Characterisation of a Vascular Prosthetic Material (Silcrothane)

Introduction. Vessel replacement is a major concern for surgeons, since autologous vessels are not always available and the use of prosthetic materials generally leads to complications such as thrombosis and restenosis. The aim of this study was to evaluate a new prosthetic material (silcrothane) for use as a vascular substitute. Materials and Methods. First, we analysed the prosthesis structure by light (LM) and scanning electron microscopy (SEM). Compatibility was tested (3 and 6 months) by implanting segments of prosthesis (1 cm in length) into the dorsal muscle of white New Zealand rabbits. These fragments were retrieved and processed for subsequent LM examination, to detect signs indicative of biological reaction provoked by the grafts in the host. A small prosthetic fragment was fixed in 10% formaldehyde for LM, and in 3% glutaraldehyde for SEM. Cuts were histologically examined after basic staining procedures and immunohistochemical methods (RAM-II, alfa-actin and MMP-12). Results. No signs of rejection were detected 3 and 6 months after implant in the experimental animals. On microscopy, concentric parallel layers running perpendicularly to the long axis of the silcrothane prosdlesis were observed. The composition of the prosthesis is fibrillar with the presence of numerous pores of different size and shape, with differences between the prosthetic surfaces. The silcrothane was embedded in neoformed tissue that was highly vascularised and rich in white blood cells and foreign body reaction cells. These cells were absent in the 6 month specimens.

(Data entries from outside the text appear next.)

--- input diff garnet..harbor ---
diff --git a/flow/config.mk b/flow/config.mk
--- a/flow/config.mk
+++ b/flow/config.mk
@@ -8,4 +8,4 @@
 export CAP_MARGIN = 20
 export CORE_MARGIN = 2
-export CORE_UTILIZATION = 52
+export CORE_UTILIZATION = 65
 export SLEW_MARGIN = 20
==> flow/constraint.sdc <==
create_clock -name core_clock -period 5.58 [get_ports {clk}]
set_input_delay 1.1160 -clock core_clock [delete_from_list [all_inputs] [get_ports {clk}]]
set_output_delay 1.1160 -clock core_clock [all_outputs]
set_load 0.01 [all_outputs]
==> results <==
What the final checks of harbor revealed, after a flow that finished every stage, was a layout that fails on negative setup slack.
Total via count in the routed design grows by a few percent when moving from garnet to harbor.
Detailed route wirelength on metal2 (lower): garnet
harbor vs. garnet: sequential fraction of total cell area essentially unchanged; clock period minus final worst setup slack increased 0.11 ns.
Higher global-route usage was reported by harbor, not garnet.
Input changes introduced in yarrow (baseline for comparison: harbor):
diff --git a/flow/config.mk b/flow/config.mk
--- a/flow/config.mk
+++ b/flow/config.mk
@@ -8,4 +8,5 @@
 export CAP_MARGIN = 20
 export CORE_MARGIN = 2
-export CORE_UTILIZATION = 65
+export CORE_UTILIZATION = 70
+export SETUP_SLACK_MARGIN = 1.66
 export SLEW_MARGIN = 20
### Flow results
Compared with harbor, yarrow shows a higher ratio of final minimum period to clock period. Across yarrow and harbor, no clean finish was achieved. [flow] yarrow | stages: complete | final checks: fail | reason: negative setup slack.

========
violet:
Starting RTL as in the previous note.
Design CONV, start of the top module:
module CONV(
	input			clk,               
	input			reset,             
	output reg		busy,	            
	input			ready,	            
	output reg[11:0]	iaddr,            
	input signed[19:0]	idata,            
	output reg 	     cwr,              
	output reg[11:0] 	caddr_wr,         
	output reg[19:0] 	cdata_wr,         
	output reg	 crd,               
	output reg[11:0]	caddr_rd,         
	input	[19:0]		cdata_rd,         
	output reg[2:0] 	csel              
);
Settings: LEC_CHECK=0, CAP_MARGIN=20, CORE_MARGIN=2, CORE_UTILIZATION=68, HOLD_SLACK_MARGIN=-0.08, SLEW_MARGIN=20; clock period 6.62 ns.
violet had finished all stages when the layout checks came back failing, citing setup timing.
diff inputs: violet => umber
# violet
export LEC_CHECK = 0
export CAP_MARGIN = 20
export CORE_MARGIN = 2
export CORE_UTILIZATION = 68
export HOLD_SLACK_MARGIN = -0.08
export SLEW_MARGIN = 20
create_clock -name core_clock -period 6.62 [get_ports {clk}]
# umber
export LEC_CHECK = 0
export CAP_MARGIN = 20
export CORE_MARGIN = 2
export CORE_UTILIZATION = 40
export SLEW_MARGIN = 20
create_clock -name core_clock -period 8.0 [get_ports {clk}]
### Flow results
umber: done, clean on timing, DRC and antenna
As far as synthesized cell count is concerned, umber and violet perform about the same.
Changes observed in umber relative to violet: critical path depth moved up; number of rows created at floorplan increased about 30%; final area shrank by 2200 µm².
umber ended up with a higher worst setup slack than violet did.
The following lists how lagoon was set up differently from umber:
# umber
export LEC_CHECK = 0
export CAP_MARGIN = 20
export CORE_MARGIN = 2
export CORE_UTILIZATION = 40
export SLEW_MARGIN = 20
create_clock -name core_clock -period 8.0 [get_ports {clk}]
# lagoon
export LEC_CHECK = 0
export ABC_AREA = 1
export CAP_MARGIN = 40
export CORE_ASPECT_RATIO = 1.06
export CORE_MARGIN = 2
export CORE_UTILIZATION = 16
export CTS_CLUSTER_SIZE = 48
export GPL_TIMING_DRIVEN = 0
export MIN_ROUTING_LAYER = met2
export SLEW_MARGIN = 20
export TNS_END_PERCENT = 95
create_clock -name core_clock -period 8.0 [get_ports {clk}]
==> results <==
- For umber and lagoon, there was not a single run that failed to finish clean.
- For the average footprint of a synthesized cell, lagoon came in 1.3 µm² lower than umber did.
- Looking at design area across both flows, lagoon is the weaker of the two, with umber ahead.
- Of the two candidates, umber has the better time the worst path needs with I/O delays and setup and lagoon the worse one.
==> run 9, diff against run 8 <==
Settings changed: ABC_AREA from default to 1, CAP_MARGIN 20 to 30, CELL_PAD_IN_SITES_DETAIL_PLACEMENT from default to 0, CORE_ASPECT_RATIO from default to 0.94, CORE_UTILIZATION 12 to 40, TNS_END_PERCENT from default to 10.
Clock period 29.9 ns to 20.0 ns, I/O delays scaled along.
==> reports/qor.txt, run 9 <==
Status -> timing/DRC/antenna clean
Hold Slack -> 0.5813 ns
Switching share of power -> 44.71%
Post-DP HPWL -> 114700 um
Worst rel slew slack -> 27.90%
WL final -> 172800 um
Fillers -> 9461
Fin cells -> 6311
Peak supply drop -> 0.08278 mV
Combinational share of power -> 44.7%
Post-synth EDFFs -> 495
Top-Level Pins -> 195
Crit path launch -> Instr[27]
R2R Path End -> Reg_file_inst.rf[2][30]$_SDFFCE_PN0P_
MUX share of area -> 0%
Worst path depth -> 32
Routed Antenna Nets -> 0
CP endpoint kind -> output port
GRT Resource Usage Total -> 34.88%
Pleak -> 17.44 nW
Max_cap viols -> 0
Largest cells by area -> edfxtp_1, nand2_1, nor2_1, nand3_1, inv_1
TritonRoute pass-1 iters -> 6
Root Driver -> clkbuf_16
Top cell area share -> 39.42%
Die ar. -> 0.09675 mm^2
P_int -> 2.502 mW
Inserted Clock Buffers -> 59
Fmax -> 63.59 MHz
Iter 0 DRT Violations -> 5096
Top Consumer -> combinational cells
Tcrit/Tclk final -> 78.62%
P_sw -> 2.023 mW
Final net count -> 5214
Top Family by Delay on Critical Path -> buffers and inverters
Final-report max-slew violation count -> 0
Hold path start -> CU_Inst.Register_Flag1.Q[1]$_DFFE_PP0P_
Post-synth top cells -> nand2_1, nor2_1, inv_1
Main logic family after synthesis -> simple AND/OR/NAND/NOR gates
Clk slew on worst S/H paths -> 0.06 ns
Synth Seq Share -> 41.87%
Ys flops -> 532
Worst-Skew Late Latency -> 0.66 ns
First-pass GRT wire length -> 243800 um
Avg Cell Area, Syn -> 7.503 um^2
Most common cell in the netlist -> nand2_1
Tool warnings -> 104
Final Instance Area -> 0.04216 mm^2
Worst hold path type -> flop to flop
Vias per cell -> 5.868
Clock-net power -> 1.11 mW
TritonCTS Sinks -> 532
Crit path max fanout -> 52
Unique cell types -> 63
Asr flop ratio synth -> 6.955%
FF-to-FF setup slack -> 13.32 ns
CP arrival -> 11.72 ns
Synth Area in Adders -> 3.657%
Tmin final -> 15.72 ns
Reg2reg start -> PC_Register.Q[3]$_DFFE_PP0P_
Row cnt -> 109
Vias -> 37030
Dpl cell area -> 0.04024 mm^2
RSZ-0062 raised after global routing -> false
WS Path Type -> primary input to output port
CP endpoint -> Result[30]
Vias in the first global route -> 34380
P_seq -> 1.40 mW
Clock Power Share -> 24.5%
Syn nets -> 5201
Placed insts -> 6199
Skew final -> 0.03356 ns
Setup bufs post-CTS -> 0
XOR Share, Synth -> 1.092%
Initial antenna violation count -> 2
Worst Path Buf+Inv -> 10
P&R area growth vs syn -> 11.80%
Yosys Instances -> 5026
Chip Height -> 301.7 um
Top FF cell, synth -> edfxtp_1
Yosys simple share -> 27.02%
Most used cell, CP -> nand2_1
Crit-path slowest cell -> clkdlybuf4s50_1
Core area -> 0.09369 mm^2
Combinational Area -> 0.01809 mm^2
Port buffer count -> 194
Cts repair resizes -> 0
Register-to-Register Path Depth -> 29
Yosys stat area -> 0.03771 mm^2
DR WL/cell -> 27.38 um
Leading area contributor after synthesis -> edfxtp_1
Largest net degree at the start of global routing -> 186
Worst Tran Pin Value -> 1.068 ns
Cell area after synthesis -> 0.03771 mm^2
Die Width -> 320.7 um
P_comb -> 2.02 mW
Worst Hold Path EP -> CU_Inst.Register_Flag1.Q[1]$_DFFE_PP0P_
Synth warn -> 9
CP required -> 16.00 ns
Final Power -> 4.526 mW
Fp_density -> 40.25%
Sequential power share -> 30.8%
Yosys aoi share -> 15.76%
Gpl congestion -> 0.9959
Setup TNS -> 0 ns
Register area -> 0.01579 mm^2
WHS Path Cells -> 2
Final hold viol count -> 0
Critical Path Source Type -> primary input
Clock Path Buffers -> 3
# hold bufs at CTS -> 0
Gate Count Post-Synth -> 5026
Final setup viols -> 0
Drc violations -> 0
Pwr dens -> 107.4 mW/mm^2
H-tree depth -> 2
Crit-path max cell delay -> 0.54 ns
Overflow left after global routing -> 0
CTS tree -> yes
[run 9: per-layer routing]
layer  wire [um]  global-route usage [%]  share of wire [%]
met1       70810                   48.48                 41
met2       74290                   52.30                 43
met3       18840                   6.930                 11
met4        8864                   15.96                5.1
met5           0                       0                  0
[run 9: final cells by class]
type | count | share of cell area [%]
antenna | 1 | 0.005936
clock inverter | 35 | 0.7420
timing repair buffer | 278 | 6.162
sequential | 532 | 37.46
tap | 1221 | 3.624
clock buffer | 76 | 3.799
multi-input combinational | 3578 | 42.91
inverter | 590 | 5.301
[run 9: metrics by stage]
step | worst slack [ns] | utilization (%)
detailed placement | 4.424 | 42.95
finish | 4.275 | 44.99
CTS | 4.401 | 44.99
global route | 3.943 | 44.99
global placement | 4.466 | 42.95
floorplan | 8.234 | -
run 1:
Design armreduced, start of the top module:
module armreduced(
	input clk,
	input reset,
	output[31:0] pc,
	input[31:0] inst,
	input nIRQ,
	output[3:0] be,
	output[31:0] memaddr,
	output memwrite,
	output memread,
	output[31:0] writedata,
	input[31:0] readdata
	);
	wire PCSrcD, PCSrcE, PCSrcM, PCSrcW;
	wire RegWriteD, RegWriteE, RegWriteM, RegWriteW;
	wire MemtoRegD, MemtoRegE, MemtoRegM, MemtoRegW;
	wire MemWriteD, MemWriteE, MemWriteM;
	wire [3:0] ALUControlD, ALUControlE;
	wire BranchD, BranchE, BranchTakenE;
	wire ALUSrcD, ALUSrcE;
	wire FlagWriteD, FlagWriteE;
	wire [1:0] ImmSrcD;
	wire [1:0] RegSrcD;
	wire [3:0] condE;
	wire condEx;
	wire [3:0] NZCV, FlagsE;
	wire newPCSrcE, newRegWriteE, newMemWriteE;
	wire [3:0] ALUFlags;
	wire InvalidRegD, InvalidRegE;
	wire StallF, StallD;
	wire FlushD, FlushE;
	wire FlushCtrlD;
	wire [1:0] ForwardAE, ForwardBE;
	wire[31:0] PCPlus4F, PCBranch;
	wire[31:0] NextPC;
	wire [31:0] PCF;
	wire [31:0] ResultW;
	assign be = 4'b1111;
	assign PCBranch = ALUResultE;
	assign NextPC = (BranchTakenE == 1'b1) ? PCBranch : (PCSrcW == 1'b1) ? ResultW : PCPlus4F;
	RegisterWBIF _RegisterWBIF(.clk(clk), .en(~StallF), .PC(NextPC), .PCF(PCF), .reset(reset));
	wire [31:0] instF;
	wire [31:0] instD;
	assign pc = PCF;
	assign PCPlus4F = PCF + 32'd4;
	RegisterIFID _RegisterIFID(.instF(inst), .clk(clk), .clr(FlushD), .en(~StallD), .instD(instD), .reset(reset));
	wire [1:0] OpcodeD;
	wire [3:0] ReadAddr1, ReadAddr2, WriteAddr, WA3D;
	wire [31:0] ReadData1, ReadData2, ReadData3;
	assign OpcodeD = instD[27:26];
	assign ReadAddr1 = instD[19:16];
	assign ReadAddr2 = (RegSrcD[1] == 1'b0) ? instD[3:0] : instD[15:12];
	assign WA3D = instD[15:12];
	ctrlSig _ctrlSig(.op(OpcodeD), .funct(instD[25:20]), .ALUOp(ALUControlD), .ImmSrc(ImmSrcD), .RegSrc(RegSrcD),  
		.PCSrc(PCSrcD), .RegWrite(RegWriteD), .MemWrite(MemWriteD), .MemtoReg(MemtoRegD), 
		.ALUSrc(ALUSrcD), .Svalue(FlagWriteD), .Branch(BranchD), .InvalidReg(InvalidRegD));
	wire newPCSrcD;
	assign newPCSrcD = (instD[15:12] == 4'b1111 && instD[24:21] == 4'b1101) ? 1'b1 : 1'b0;
	wire[31:0] pcoutD, pcoutE, pcoutM, pcoutW;	
  ...
Size: roughly 5500 cells after synthesis, ~1000 flip-flops, about 170 I/O pins, about 0.053 mm2 of cells after synthesis.
export LEC_CHECK = 0
export CAP_MARGIN = 20
export CORE_MARGIN = 2
export CORE_UTILIZATION = 57
export SETUP_SLACK_MARGIN = 2.33
export SLEW_MARGIN = 20
export TNS_END_PERCENT = 5
create_clock -name core_clock -period 9.4 [get_ports {clk}]
run.sh (not shown) runs the stock make flow with config.mk's settings and CLKGATE_MAP_FILE=.
Setup changes, run 1 to run 2
Settings: removing TNS_END_PERCENT (formerly 5); changing CORE_UTILIZATION from 57 to 50; removing SETUP_SLACK_MARGIN (formerly 2.33).
Findings:
Slowest stage cell on the critical path = dfxtp_1: run 2; slowest stage cell on the critical path = dfxtp_4: run 1. Compared with run 1, in run 2 via count now smaller, utilization -12 points, number of buffers outside the clock class in the layout decreased 172. Total power: higher on run 1. Number of sequential cells came out exactly the same in run 1 and run 2. Comparing run 1 and run 2, the higher overall track demand over capacity in global routing is on run 1.
Relative to run 2, the following input files were edited for run 3:
Settings: SETUP_SLACK_MARGIN newly set to 1.07; CORE_UTILIZATION changed from 50 to 58.
Compared with run 2, in run 3 first-pass GRT wire length went down; synthesized cell count shows no meaningful change.
Between run 3 and run 2, the final total power figures differ only marginally.
In the flow results for run 2 and run 3, the largest net degree at the start of global routing is smaller on run 3.
Max capacitance violation total came out exactly the same in run 2 and run 3.
For routed wire length, dividing the value from run 2 by the value from run 3 gives 1.07.
Diff run 2 -> run 3: maximum vdd drop +5.4%, fraction of power consumed by combinational cells closely matched the old numbers, clock network power share roughly the same.
Any difference in combinational group power between run 2 and run 3 is small enough to ignore.
Compared with run 2, placement density in the core of run 3 is higher.
> inputs changed (run 3 -> run 4)
Settings: SETUP_SLACK_MARGIN no longer set, was 1.07; CORE_UTILIZATION now 41, was 58; the clock period (ns, I/O delays scaled along) now 16.9, was 9.4.
Between run 4 and run 3, it is run 4 whose final instance area is lower, by 450 um2.
From run 3 to run 4 the numbers moved as follows: total wire length after detailed routing increased 5700 um; total power decreased 45%; critical path depth increased 3; die area increased 0.038 mm2; switching power summed over all nets decreased 45%.
Detailed-route wire length per cell, run 3 and run 4: lower on run 4
For run 4, the master of the slowest instance on the critical path was nand2b_2, unlike run 3, where it was clkdlybuf4s50_1.
Per the comparison of run 4 with run 3, number of antenna violations at the first check in global routing decreased by 6 relative to the old numbers, inserted tap cell count climbed 553, worst hold slack rose 0.0062 ns, count of hold-fix buffers inserted at cts about even.


== job 101 ==
armreduced again, from the RTL that the note above started with.
Settings: LEC_CHECK=0, CAP_MARGIN=20, CORE_MARGIN=2, CORE_UTILIZATION=72, CTS_CLUSTER_DIAMETER=384, CTS_CLUSTER_SIZE=100, PLACE_DENSITY=0.42, SETUP_SLACK_MARGIN=1.84, SLEW_MARGIN=20; clock period 9.56 ns.
Job 101 | ERROR | global routing
Here is what was changed in the inputs of job 102 compared with job 101.
- clearing CTS_CLUSTER_DIAMETER, which used to be 384
- clearing PLACE_DENSITY, which used to be 0.42
- clearing SETUP_SLACK_MARGIN, which used to be 1.84
- swapping 72 for 40 in CORE_UTILIZATION
- clearing CTS_CLUSTER_SIZE, which used to be 100
- swapping 9.56 for 16.9 in the clock period (ns, I/O delays scaled along)
### Flow results
- Job 102 was carried through to the last stage, and its layout satisfied the timing, DRC and antenna checks.
- Job 102 against job 101: die width grew by about 34%; placement-stage cell area grew by 630 um^2; post-CTS resize count shrank by 725.
- Placeable core area, job 101 and job 102: smaller value in job 101
--- input diff job 102..job 103 ---
- TNS_END_PERCENT now 5, previously not set
- SETUP_SLACK_MARGIN now 2.33, previously not set
- CORE_UTILIZATION now 58, was 40
- the clock period (ns, I/O delays scaled along) now 9.41, was 16.9
--- outcome ---
Job 102 -> job 103: power of the sequential group increased by more than half
In the flow results for job 103 and job 102, the non-clock buffer total of the final layout is larger on job 103.
Job 103 vs. job 102: highest fanout seen on the critical path went down by 8.
Clock-net power: job 103 > job 102
Setup changes, job 103 to job 104
- a change of CORE_UTILIZATION from 58 to 66
- an added HOLD_SLACK_MARGIN of 0.29
==> comparison <==
- From job 103 to job 104 the numbers moved as follows: die area shrank by 12%; detailed-placement wirelength estimate shrank by 700 um; adder-cell area share of the yosys netlist held steady; placeable core area shrank by 12%.
- NOTE number of setup buffers added after CTS job 103->job 104 decreased by more than 10%
- Of job 103 and job 104, only job 104 never reached the final stage.
- FAIL job 104 @ global routing: tool exited with error
- Of job 104 and job 103, job 104 shows the lower number of placed instances, taps included, with job 103 above it.
No activity file was given, so power comes from the tool's default toggle rates.
==> inputs of try-quartz <==
==> flow/design.v (excerpt) <==
module cpu_core(
    input clk,
    input rst,
	 output [5:0] pc_out,
	 input [15:0] instr_out,
	 input [15:0] mem_Data_in,
	 output mem_wr,
	 output mem_rd,
	 output [15:0] reg_Data_2,
	 output [5:0] data_mem_address
    );
Settings: LEC_CHECK=0, CAP_MARGIN=20, CELL_PAD_IN_SITES_GLOBAL_PLACEMENT=3, CORE_MARGIN=2, CORE_UTILIZATION=48, MIN_ROUTING_LAYER=met2, PLACE_DENSITY_LB_ADDON=0.23, SLEW_MARGIN=30, TNS_END_PERCENT=95; clock period 14.1 ns.
run.sh (not shown) runs the stock make flow with config.mk's settings and CLKGATE_MAP_FILE=.
==> try-lagoon (differences from try-quartz) <==
- CELL_PAD_IN_SITES_GLOBAL_PLACEMENT: 3 -> not set
- CORE_UTILIZATION: 48 -> 26
- MIN_ROUTING_LAYER: met2 -> not set
- PLACE_DENSITY_LB_ADDON: 0.23 -> not set
- SLEW_MARGIN: 30 -> 20
- TNS_END_PERCENT: 95 -> not set
==> flow/constraint.sdc (replaced) <==
create_clock -name core_clock -period 10.9 [get_ports {clk}]
set_input_delay 2.1800 -clock core_clock [delete_from_list [all_inputs] [get_ports {clk}]]
set_output_delay 2.1800 -clock core_clock [all_outputs]
set_load 0.01 [all_outputs]
==> flow_summary.yaml <==
# implementation run metrics
status:
  status: "aborted with a tool error"
  stop_stage: "3_1_place_gp_skip_io"
  error: "[ERROR FLW-0024] Place density exceeds 1.0 (current PLACE_DENSITY_LB_ADDON =  0.23). Please check if the value of  PLACE_DENSITY_LB_ADDON is between 0 and 0.99."
floorplan:
  core_um2: 45600
  fp_util_pct: 48.9
  chipArea_um2: 48200
-- figures above: try-quartz

==> flow_summary.yaml <==
# generated from flow reports
status:
  status: "no timing/DRC/antenna violations"
timing:
  setup_tns_ns: 0
synthesis:
  ys_cells: 2583
floorplan:
  core_um2: 85000
  fp_util_pct: 26.2
  chipArea_um2: 88100
detailed_routing:
  antenna_left: 0
cells_and_area:
  nNonClkBuffers: 221
  final_cells: 3808
  final_cell_area_um2: 25600
-- figures above: try-lagoon


========
==> branch garnet <==
cpu_core again, from the RTL that the note above started with.
==> flow/config.mk <==
export PLATFORM = sky130hd
export DESIGN_NAME = cpu_core
export DESIGN_NICKNAME = cpu_core
export VERILOG_FILES = /design/flow/design.v
export SDC_FILE = /design/flow/constraint.sdc
export NUM_CORES = 4
export LEC_CHECK = 0
export ABC_AREA = 1
export CAP_MARGIN = 20
export CELL_PAD_IN_SITES_GLOBAL_PLACEMENT = 1
export CORE_MARGIN = 7
export CORE_UTILIZATION = 40
export CTS_CLUSTER_DIAMETER = 219
export GPL_ROUTABILITY_DRIVEN = 0
export GPL_TIMING_DRIVEN = 0
export HOLD_SLACK_MARGIN = 0.05
export MAX_ROUTING_LAYER = met5
export MIN_ROUTING_LAYER = met2
export PLACE_DENSITY_LB_ADDON = 0.08
export SETUP_SLACK_MARGIN = 2.05
export SLEW_MARGIN = 25
export TNS_END_PERCENT = 25
==> flow/constraint.sdc <==
create_clock -name core_clock -period 8.75 [get_ports {clk}]
set_input_delay 1.7500 -clock core_clock [delete_from_list [all_inputs] [get_ports {clk}]]
set_output_delay 1.7500 -clock core_clock [all_outputs]
set_load 0.01 [all_outputs]
==> inputs of branch amber, as changes to branch garnet <==
==> flow/config.mk (replaced) <==
export PLATFORM = sky130hd
export DESIGN_NAME = cpu_core
export DESIGN_NICKNAME = cpu_core
export VERILOG_FILES = /design/flow/design.v
export SDC_FILE = /design/flow/constraint.sdc
export NUM_CORES = 4
export LEC_CHECK = 0
export CAP_MARGIN = 20
export CORE_MARGIN = 2
export CORE_UTILIZATION = 70
export CTS_CLUSTER_DIAMETER = 141
export SETUP_SLACK_MARGIN = -0.56
export SLEW_MARGIN = 20
export TNS_END_PERCENT = 5
==> flow/constraint.sdc (replaced) <==
create_clock -name core_clock -period 7.83 [get_ports {clk}]
set_input_delay 1.5660 -clock core_clock [delete_from_list [all_inputs] [get_ports {clk}]]
set_output_delay 1.5660 -clock core_clock [all_outputs]
set_load 0.01 [all_outputs]
==> inputs of branch violet, as changes to branch garnet <==
==> flow/config.mk (replaced) <==
export PLATFORM = sky130hd
export DESIGN_NAME = cpu_core
export DESIGN_NICKNAME = cpu_core
export VERILOG_FILES = /design/flow/design.v
export SDC_FILE = /design/flow/constraint.sdc
export NUM_CORES = 4
export LEC_CHECK = 0
export CAP_MARGIN = 20
export CORE_MARGIN = 2
export CORE_UTILIZATION = 68
export CTS_CLUSTER_DIAMETER = 29
export SETUP_SLACK_MARGIN = -0.55
export SLEW_MARGIN = 20
==> flow/constraint.sdc (replaced) <==
create_clock -name core_clock -period 7.47 [get_ports {clk}]
set_input_delay 1.4940 -clock core_clock [delete_from_list [all_inputs] [get_ports {clk}]]
set_output_delay 1.4940 -clock core_clock [all_outputs]
set_load 0.01 [all_outputs]
==> inputs of branch xenon, as changes to branch garnet <==
==> flow/config.mk (replaced) <==
export PLATFORM = sky130hd
export DESIGN_NAME = cpu_core
export DESIGN_NICKNAME = cpu_core
export VERILOG_FILES = /design/flow/design.v
export SDC_FILE = /design/flow/constraint.sdc
export NUM_CORES = 4
export LEC_CHECK = 0
export ABC_AREA = 1
export CAP_MARGIN = 35
export CELL_PAD_IN_SITES_DETAIL_PLACEMENT = 0
export CELL_PAD_IN_SITES_GLOBAL_PLACEMENT = 1
export CORE_MARGIN = 5
export CORE_UTILIZATION = 66
export CTS_CLUSTER_SIZE = 54
export MIN_ROUTING_LAYER = met2
export SETUP_SLACK_MARGIN = -0.15
export SLEW_MARGIN = 20
export TNS_END_PERCENT = 60
==> flow/constraint.sdc (replaced) <==
create_clock -name core_clock -period 11.1 [get_ports {clk}]
set_input_delay 2.2200 -clock core_clock [delete_from_list [all_inputs] [get_ports {clk}]]
set_output_delay 2.2200 -clock core_clock [all_outputs]
set_load 0.01 [all_outputs]
==> results <==
Unique masters post-synth: branch xenon 50; branch garnet 50; branch violet 108; branch amber 108
Post-synth mux share: branch xenon 0%; branch garnet 0%; branch violet 8.83%; branch amber 8.83%
RePlAce Congestion: branch xenon -; branch garnet -; branch violet 1.15; branch amber 1.24
Instance count of the mapped netlist: branch xenon 3558; branch garnet 3558; branch violet 2583; branch amber 2583
Sum of net half-perimeters after detailed placement: branch xenon -; branch garnet 82.6 mm; branch violet 72.5 mm; branch amber 69.0 mm
Pre-Place Util: branch xenon 67.1%; branch garnet 40.8%; branch violet 68.9%; branch amber 70.8%
CTS buffer count: branch xenon -; branch garnet 29; branch violet 41; branch amber 26
Post-synthesis instance area: branch xenon 22600 um2; branch garnet 22600 um2; branch violet 22300 um2; branch amber 22300 um2
Die Area: branch xenon 38000 um2; branch garnet 63400 um2; branch violet 34300 um2; branch amber 33300 um2
TritonCTS sink count: branch xenon -; branch garnet 262; branch violet 262; branch amber 262
Number of hold buffers added after cts: branch xenon -; branch garnet 0; branch violet 0; branch amber 0
Synthesized Nets: branch xenon 3776; branch garnet 3776; branch violet 2801; branch amber 2801
Syn Area/Cell: branch xenon 6.35 um2; branch garnet 6.35 um2; branch violet 8.63 um2; branch amber 8.63 um2
Number of levels in the clock H-tree: branch xenon -; branch garnet 1; branch violet 2; branch amber 1
Number of placement rows: branch xenon 67; branch garnet 86; branch violet 66; branch amber 65
Area leader share: branch xenon 29.0%; branch garnet 29.0%; branch violet 29.4%; branch amber 29.4%
Total cell area at the placement stage: branch xenon -; branch garnet 24400 um2; branch violet 26200 um2; branch amber 26000 um2
Run status: branch xenon aborted with a tool error; branch garnet aborted with a tool error; branch violet aborted with a tool error; branch amber complete, but fails checks
Stage where the flow stopped: branch xenon global placement without I/O; branch garnet global routing; branch violet global routing; branch amber -
Layout check failures: branch xenon -; branch garnet -; branch violet -; branch amber setup timing
I/O Pins: branch xenon -; branch garnet 64; branch violet 64; branch amber 64
Seq share, synth: branch xenon 29.0%; branch garnet 29.0%; branch violet 29.4%; branch amber 29.4%
Chip area estimate from yosys synthesis: branch xenon 22600 um2; branch garnet 22600 um2; branch violet 22300 um2; branch amber 22300 um2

At 3 months, a thick cell barrier, showing the characteristics of white blood cells and many neovessels, could be seen between the prosthesis and host tissue. In areas where the cell barrier was most extensive, cones of cell infiltration similar to those observed at the inner surface - but larger - were detected. Conclusions. a) Silcrothane is highly stable and of a suitable structure for use as a vascular substitute. b) Its porous nature makes it ideal for cell colonisation. c) Biocompatibility and foreign body reaction trials showed the presence of neovessels around the prosthetic graft and a cell infiltrate penetrating the inner third of the transplanted prosthesis.